Los números del turismo internacional volvieron a mostrar una postal incómoda para el Gobierno de Javier Milei. Según los datos difundidos por el INDEC, durante junio de 2026 ingresaron al país 612.800 visitantes no residentes, de los cuales 329.200 fueron turistas y 283.600 excursionistas. En paralelo, 925.900 residentes viajaron al exterior, dejando un saldo negativo de 313.100 visitantes internacionales.
El turismo receptivo tuvo una mejora interanual del 3,3%, aunque el movimiento de argentinos hacia otros países continuó superando ampliamente al ingreso de extranjeros. Brasil fue el principal origen de los turistas no residentes, con el 30,8% del total, seguido por Uruguay, con 14,2%, y Chile, con 12,8%. El 69,2% del turismo receptivo llegó desde países limítrofes.

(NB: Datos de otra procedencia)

--- src/rtl/cache_ctrl_pkg.sv ---
// Shared types and constants for the 4-entry fully-associative cache controller.
package cache_ctrl_pkg;

  localparam int         NUM_ENTRIES = 4;
  localparam logic [1:0] AGE_MRU     = 2'd3;

  typedef enum logic [2:0] {
    IDLE    = 3'd0,
    LOOKUP  = 3'd1,
    MEM_RD  = 3'd2,
    FILL    = 3'd3,
    MEM_WR  = 3'd4,
    RESPOND = 3'd5
  } state_t;

endpackage

--- src/rtl/cache_lru_update.sv ---
// LRU age update: touched entry becomes most recent, entries newer than it age by one.
module cache_lru_update
  import cache_ctrl_pkg::*;
(
  input  logic [NUM_ENTRIES-1:0][1:0] i_age,
  input  logic [1:0]                  i_idx,
  output logic [NUM_ENTRIES-1:0][1:0] o_age
);

  always_comb begin
    for (int j = 0; j < NUM_ENTRIES; j++) begin
      if (j == int'(i_idx))
        o_age[j] = AGE_MRU;
      else if (i_age[j] > i_age[i_idx])
        o_age[j] = i_age[j] - 2'd1;
      else
        o_age[j] = i_age[j];
    end
  end

endmodule

--- src/rtl/cache_ctrl.sv ---
// Write-through, no-write-allocate cache sequencer with a 4-entry LRU entry array.
// state   | meaning
// IDLE    | waiting for cpu_req
// LOOKUP  | tag compare, counters, hit service
// MEM_RD  | read miss fetch from memory
// FILL    | victim replacement with fetched data
// MEM_WR  | write-through to memory
// RESPOND | one-cycle cpu_ack
module cache_ctrl
  import cache_ctrl_pkg::*;
#(
  parameter int d_width = 8,
  parameter int a_width = 8
) (
  input  logic               clk,
  input  logic               rst,
  input  logic               cpu_req,
  input  logic               cpu_we,
  input  logic [a_width-1:0] cpu_addr,
  input  logic [d_width-1:0] cpu_wdata,
  output logic [d_width-1:0] cpu_rdata,
  output logic               cpu_ack,
  output logic               busy,
  output logic               mem_req,
  output logic               mem_we,
  output logic [a_width-1:0] mem_addr,
  output logic [d_width-1:0] mem_wdata,
  input  logic [d_width-1:0] mem_rdata,
  input  logic               mem_ready,
  output logic [7:0]         hit_cnt,
  output logic [7:0]         miss_cnt
);

  state_t r_state, w_next;

  logic                          r_we;
  logic [a_width-1:0]            r_addr;
  logic [d_width-1:0]            r_wdata;
  logic [d_width-1:0]            r_mdata;
  logic [d_width-1:0]            r_rdata;
  logic [7:0]                    r_hit_cnt, r_miss_cnt;
  logic [NUM_ENTRIES-1:0]        r_valid;
  logic [a_width-1:0]            r_tag  [NUM_ENTRIES];
  logic [d_width-1:0]            r_data [NUM_ENTRIES];
  logic [NUM_ENTRIES-1:0][1:0]   r_age;

  logic                          w_hit;
  logic [1:0]                    w_hit_idx, w_vic_idx, w_touch_idx;
  logic [NUM_ENTRIES-1:0][1:0]   w_new_age;

  // descending scan so the lowest matching index wins
  always_comb begin
    w_hit     = 1'b0;
    w_hit_idx = '0;
    for (int i = NUM_ENTRIES-1; i >= 0; i--) begin
      if (r_valid[i] && r_tag[i] == r_addr) begin
        w_hit     = 1'b1;
        w_hit_idx = 2'(i);
      end
    end
  end

  always_comb begin
    w_vic_idx = '0;
    for (int i = 0; i < NUM_ENTRIES; i++)
      if (r_age[i] == 2'd0) w_vic_idx = 2'(i);
    for (int i = NUM_ENTRIES-1; i >= 0; i--)
      if (!r_valid[i]) w_vic_idx = 2'(i);
  end

  assign w_touch_idx = (r_state == FILL) ? w_vic_idx : w_hit_idx;

  cache_lru_update u_lru (
    .i_age (r_age),
    .i_idx (w_touch_idx),
    .o_age (w_new_age)
  );

  always_ff @(posedge clk) begin
    if (!rst) r_state <= IDLE;
    else      r_state <= w_next;
  end

  always_comb begin
    w_next = r_state;
    case (r_state)
      IDLE:    if (cpu_req) w_next = LOOKUP;
      LOOKUP:  w_next = r_we ? MEM_WR : (w_hit ? RESPOND : MEM_RD);
      MEM_RD:  if (mem_ready) w_next = FILL;
      FILL:    w_next = RESPOND;
      MEM_WR:  if (mem_ready) w_next = RESPOND;
      RESPOND: w_next = IDLE;
      default: w_next = IDLE;
    endcase
  end

  always_comb begin
    cpu_ack   = (r_state == RESPOND);
    busy      = (r_state != IDLE);
    mem_req   = (r_state == MEM_RD) || (r_state == MEM_WR);
    mem_we    = (r_state == MEM_WR);
    mem_addr  = mem_req ? r_addr : '0;
    mem_wdata = mem_we ? r_wdata : '0;
  end

  always_ff @(posedge clk) begin
    if (!rst) begin
      r_we       <= 1'b0;
      r_addr     <= '0;
      r_wdata    <= '0;
      r_mdata    <= '0;
      r_rdata    <= '0;
      r_hit_cnt  <= '0;
      r_miss_cnt <= '0;
      r_valid    <= '0;
      for (int i = 0; i < NUM_ENTRIES; i++) begin
        r_tag[i]  <= '0;
        r_data[i] <= '0;
        r_age[i]  <= 2'(i);
      end
    end else begin
      case (r_state)
        IDLE: if (cpu_req) begin
          r_we    <= cpu_we;
          r_addr  <= cpu_addr;
          r_wdata <= cpu_wdata;
        end
        LOOKUP: begin
          if (w_hit) begin
            if (r_hit_cnt != 8'hFF) r_hit_cnt <= r_hit_cnt + 8'd1;
            r_age <= w_new_age;
            if (r_we) r_data[w_hit_idx] <= r_wdata;
            else      r_rdata <= r_data[w_hit_idx];
          end else if (r_miss_cnt != 8'hFF) begin
            r_miss_cnt <= r_miss_cnt + 8'd1;
          end
        end
        MEM_RD: if (mem_ready) r_mdata <= mem_rdata;
        FILL: begin
          r_valid[w_vic_idx] <= 1'b1;
          r_tag[w_vic_idx]   <= r_addr;
          r_data[w_vic_idx]  <= r_mdata;
          r_age              <= w_new_age;
          r_rdata            <= r_mdata;
        end
        default: ;
      endcase
    end
  end

  assign cpu_rdata = r_rdata;
  assign hit_cnt   = r_hit_cnt;
  assign miss_cnt  = r_miss_cnt;

endmodule

--- config.mk ---
export PLATFORM = sky130hd
export DESIGN_NAME = cache_ctrl
export DESIGN_NICKNAME = d
export VERILOG_FILES = /design/src/rtl/cache_ctrl_pkg.sv /design/src/rtl/cache_lru_update.sv /design/src/rtl/cache_ctrl.sv
export SDC_FILE = /design/constraint.sdc
export NUM_CORES = 1
export LEC_CHECK = 0
export CORE_MARGIN = 10
export CORE_UTILIZATION = 35
export CTS_BUF_LIST = sky130_fd_sc_hd__clkbuf_8 sky130_fd_sc_hd__clkbuf_16
export DETAILED_ROUTE_END_ITERATION = 6
export MAX_ROUTING_LAYER = met4
export PLACE_DENSITY = 0.61
export SYNTH_ARGS = -nofsm -noshare
export SYNTH_HDL_FRONTEND = slang
export SYNTH_SLANG_ARGS = --single-unit
--- constraint.sdc ---
create_clock -name clk -period 3.8 [get_ports clk]
set_clock_uncertainty 0.1 [all_clocks]
set_input_delay 0.95 -clock clk [delete_from_list [all_inputs] [get_ports clk]]
set_output_delay 0.95 -clock clk [all_outputs]
set_load 0.02 [all_outputs]
==> summary.txt, run 1 <==
STA
  • Slew Limit Fails: 0
  • Number of endpoints failing setup at the final stage: 0
  • Fin crit period: 3.47 ns
  • RSZ-0062 raised after global routing: false
  • Max Fclk: 288 MHz
  • Tightest Pin Transition: 1.02 ns
  • Fin. Hold Viols: 0
  • Fin Setup TNS: 0 ns
  • Hold Slack: 0.373 ns
  • Slew HR: 0.316
  • Final period utilization: 0.913

Setup path
  • Crit-path leading delay family: simple AND/OR/NAND/NOR gates
  • CP Launch Point: r_addr[6]$_SDFFE_PN0P_
  • Worst r2r path cells: 15
  • CP Launch Type: flop
  • Setup Crit Path Kind: flop to flop
  • Worst path depth: 15
  • Reg2Reg Capture Point: r_age[1]$_SDFFE_PN0P_
  • CP peak stage delay: about 0.44 ns
  • Crit path buf inv count: 0
  • RR Startpoint: r_addr[6]$_SDFFE_PN0P_
  • CP most frequent cell: nor2_1
  • CP cell instances: xnor2_1, nand3_1, or3_4, o211ai_2, o21a_1, nand2_1, and3_1, a31oi_4, ha_1, nor2_1, nor2_1, o31ai_1, a21oi_1, or3_1, o2111a_1
  • Critical path peak fanout: 10
  • Worst path required time: 4.01 ns
  • Type of element capturing the critical path: flop
  • Critical-path top delay cell: dfxtp_2
  • Worst reg2reg setup slack: 0.33 ns
  • CP Capture Point: r_age[1]$_SDFFE_PN0P_
  • Critical Path AT: 3.68 ns

Clocking
  • CTS max path bufs: 2
  • Htree depth: 4
  • Sink Count: 128
  • Clk Latency, worst-skew pair: 0.42 ns
  • CTS Buf Count: 17
  • Reg clk slew, reported paths: 0.06 ns
  • Root Buffer: clkbuf_16
  • TritonCTS clock tree: built

Synthesis
  • Yosys reg bits: 128
  • Syn Std Cell Area: 6480 sq um
  • Syn avg cell area: 9.82 sq um
  • Post-synth EDFFs: 64
  • Distinct cell type count after synthesis: 68
  • Seq/Total Area, Yosys: 0.494
  • Post-synth net total: 698
  • Yosys warns: 0
  • Ys flop type: edfxtp_1
  • Async SR Flop Fraction: 0
  • Cells after synthesis: 660

GRT
  • Number of global-route vias before repair: roughly 5000
  • Initial antenna violation count: 0
  • Largest net degree at the start of global routing: about 50
  • GRT Residual Overflow: 0
  • Global Route Usage Sum: 0.141
  • First-pass GRT wire length: between 20000 and 30000 um

Worst hold path
  • Hold crit path type: flop to flop

Detailed routing
  • Via/cell ratio: 5.10
  • Drt total wl: roughly 16000 um
  • Post-DR wirelength/cell: 16.8 um
  • Drt first-iter violations: approximately 380
  • Drt pass-1 iters: 5
  • Routed Antenna Nets: 0
  • Via count: 4991
  • DRC: 0

Power
  • Max VDD drop: 0.000276 V
  • Pwr per Cell Area: 508 nW/um^2
  • P_leak: 0.00304 uW
  • Tot Pwr: around 4100 uW

Cells and area
  • Most frequent cells in the layout: nand2_1 (86), nor2_1 (83), clkdlybuf4s50_1 (72)
  • Share of layout cells above drive strength 1: 0.133
  • Total Nets Final: 775
  • Commonest non-fill, non-tap cell in the layout: nand2_1
  • Antenna Cells: 0
  • Area Growth Syn to Fin: 24.4%
  • Core Util, Final: 0.446

Run
  • Number of max-cap violations: 0

Placement
  • Post-DP HPWL: roughly 12000 um
  • PortBufs: between 70 and 80
  • Routability cong.: around 0.89

Outcome
  • Outcome: finished, final reports clean

Die
  • Die H: 156 um
  • Core Rows: 49
  • Io pins: 73
  • Die area: between 20000 and 25000 sq um
  • Starting density of the core: 0.358
  • Core Area: 18100 sq um
  • Die width: ~160 um
## kinds of logic (layout without fill, tap and decap cells)
logic type | count (synthesis) | in the layout | share of synthesized area
flip-flops | 128 | 128 | 0.494
XOR/XNOR | 43 | 43 | 0.0581
AND/OR/NAND/NOR | 288 | 288 | 0.219
buffers and inverters | 59 | 149 | 0.0475
multiplexers | 29 | 29 | 0.0465
AO/OA/AOI/OAI | 104 | 104 | 0.117
adder cells (fa/ha/maj) | 9 | 9 | 0.0174
## worst min path at each step
stage                            start                 endpoint  cells past startpoint
4_1_cts        r_wdata[2]$_SDFFE_PN0P_  r_wdata[2]$_SDFFE_PN0P_                      2
3_5_place_dp   r_wdata[2]$_SDFFE_PN0P_  r_wdata[2]$_SDFFE_PN0P_                      2
5_1_grt        r_wdata[4]$_SDFFE_PN0P_  r_wdata[4]$_SDFFE_PN0P_                      2
2_1_floorplan  r_wdata[0]$_SDFFE_PN0P_  r_wdata[0]$_SDFFE_PN0P_                      2
3_3_place_gp   r_wdata[2]$_SDFFE_PN0P_  r_wdata[2]$_SDFFE_PN0P_                      2
6_report       r_wdata[2]$_SDFFE_PN0P_  r_wdata[2]$_SDFFE_PN0P_                      2
## flip-flops by register name (all words and copies together), names as in the netlist
name	count
r_age	8
r_data	32
r_valid	4
miss_cnt	8
hit_cnt	8
r_mdata	8
r_we	1
r_tag	32
r_state	3
r_addr	8
r_wdata	8
cpu_rdata	8
## power by group
| group | leakage [uW] | total [uW] | switching (uW) | internal [uW] |
|---|---|---|---|---|
| clock | 0.000295 | 1580 | 610 | 967 |
| combinational | 0.00156 | 816 | 470 | 346 |
| sequential | 0.00118 | 1700 | 137 | 1570 |
## cell usage after synthesis, types with 3 or more instances
| library cell | number | area [sq um] |
|---|---|---|
| o21ai_0 | 8 | 40.0 |
| a21oi_1 | 41 | 205 |
| and3_1 | 14 | 87.6 |
| xnor2_1 | 36 | 315 |
| ha_1 | 9 | 113 |
| nand3_1 | 10 | 50.1 |
| and2_1 | 43 | 269 |
| mux2i_1 | 20 | 200 |
| o31ai_1 | 3 | 22.5 |
| edfxtp_1 | 64 | 1920 |
| nor4_1 | 3 | 18.8 |
| nor2b_1 | 3 | 18.8 |
| a21o_1 | 3 | 22.5 |
| or3_1 | 6 | 37.5 |
| nand2b_1 | 4 | 25.0 |
| a22oi_1 | 8 | 60.1 |
| nand2_1 | 87 | 327 |
| a311oi_1 | 8 | 70.1 |
| nand4_1 | 7 | 43.8 |
| xor2_1 | 7 | 61.3 |
| inv_1 | 23 | 86.3 |
| nor3_1 | 8 | 40.0 |
| nor2_1 | 84 | 315 |
| buf_6 | 9 | 101 |
| buf_4 | 4 | 30.0 |
| o211ai_1 | 3 | 22.5 |
| buf_2 | 3 | 15.0 |
| nand4_2 | 3 | 37.5 |
| o21a_1 | 3 | 22.5 |
| dfxtp_1 | 64 | 1280 |
| clkbuf_1 | 18 | 67.6 |
| nor3_2 | 3 | 30.0 |
| mux2_2 | 8 | 90.1 |
## routing by layer
| layer | track usage | vias to the layer above | wire [um] |
|---|---|---|---|
| li1 | - | 2450 | - |
| met1 | 0.178 | 2380 | 7770 |
| met2 | 0.215 | 140 | 7650 |
| met3 | 0.0350 | 21 | 740 |
| met4 | 0.0526 | 0 | 287 |
| met5 | - | - | 0 |
## stage by stage
stage          instance area, sq um  cells  worst slack (ns)
3_3_place_gp                   7430    946             0.175
3_5_place_dp                   7430    946            0.0763
6_report                       8060    979             0.332
4_1_cts                        8010    978            0.0559
5_1_grt                        8060    979            0.0664
2_1_floorplan                  6480    660             0.486
## cell type report
cell class	count	area [sq um]
clock buffers	21	514
clock inverters	11	73.8
fillers	1671	10000
inverters	24	90.1
multi-input cells	473	3000
flip-flops and latches	128	3220
well taps	229	287
repair buffers	93	878
## worst register-to-register path: stages (launching register included)
cell	delay, ns
dfxtp_2	0.44
xnor2_1	0.16
nand3_1	0.14
or3_4	0.41
o211ai_2	0.14
o21a_1	0.20
nand2_1	0.06
and3_1	0.21
a31oi_4	0.20
ha_1	0.26
nor2_1	0.14
nor2_1	0.07
o31ai_1	0.20
a21oi_1	0.12
or3_1	0.37
o2111a_1	0.14
## what timing repair did
action	in CTS	in global routing
hold buffers	0	0
gates resized for setup	0	15
buffers inserted	0	1
endpoints found under the setup margin	0	4
No activity file was read; power rests on OpenSTA's default activity.
==> run 2, diff against run 1 <==
--- a/config.mk
+++ b/config.mk
@@ -8,6 +8,7 @@
 export CORE_MARGIN = 10
 export CORE_UTILIZATION = 35
 export CTS_BUF_LIST = sky130_fd_sc_hd__clkbuf_8 sky130_fd_sc_hd__clkbuf_16
+export CTS_CLUSTER_DIAMETER = 30
 export DETAILED_ROUTE_END_ITERATION = 6
 export MAX_ROUTING_LAYER = met4
 export PLACE_DENSITY = 0.61
==> results of run 2 <==
The final DEF is identical to that of run 1; final timing and power are the same.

La diferencia también quedó expuesta en el transporte aéreo. En junio llegaron 185.900 turistas no residentes por avión, un 13,2% más que un año atrás, mientras que 313.400 turistas residentes partieron al exterior, aunque en este caso se registró una baja interanual del 14,6%. Así, el saldo de la vía aérea terminó en rojo por 127.500 turistas.
Ezeiza y Aeroparque concentraron buena parte del movimiento: recibieron 164.600 turistas extranjeros, equivalentes al 50% del turismo receptivo, mientras que desde esas terminales salieron 255.400 residentes, el 50,9% del turismo emisivo. En ambos casos, el saldo volvió a ser negativo, con una diferencia de 90.800 turistas.
El dato también muestra que **vacaciones y ocio siguen siendo el principal motor de los viajes**. El 55,1% de los extranjeros llegó por ese motivo, mientras que entre los argentinos que viajaron al exterior la proporción trepó al 63,9%. Con más argentinos viajando afuera que extranjeros llegando al país, las estadísticas oficiales vuelven a marcar una salida de divisas y un saldo turístico desfavorable para la Argentina.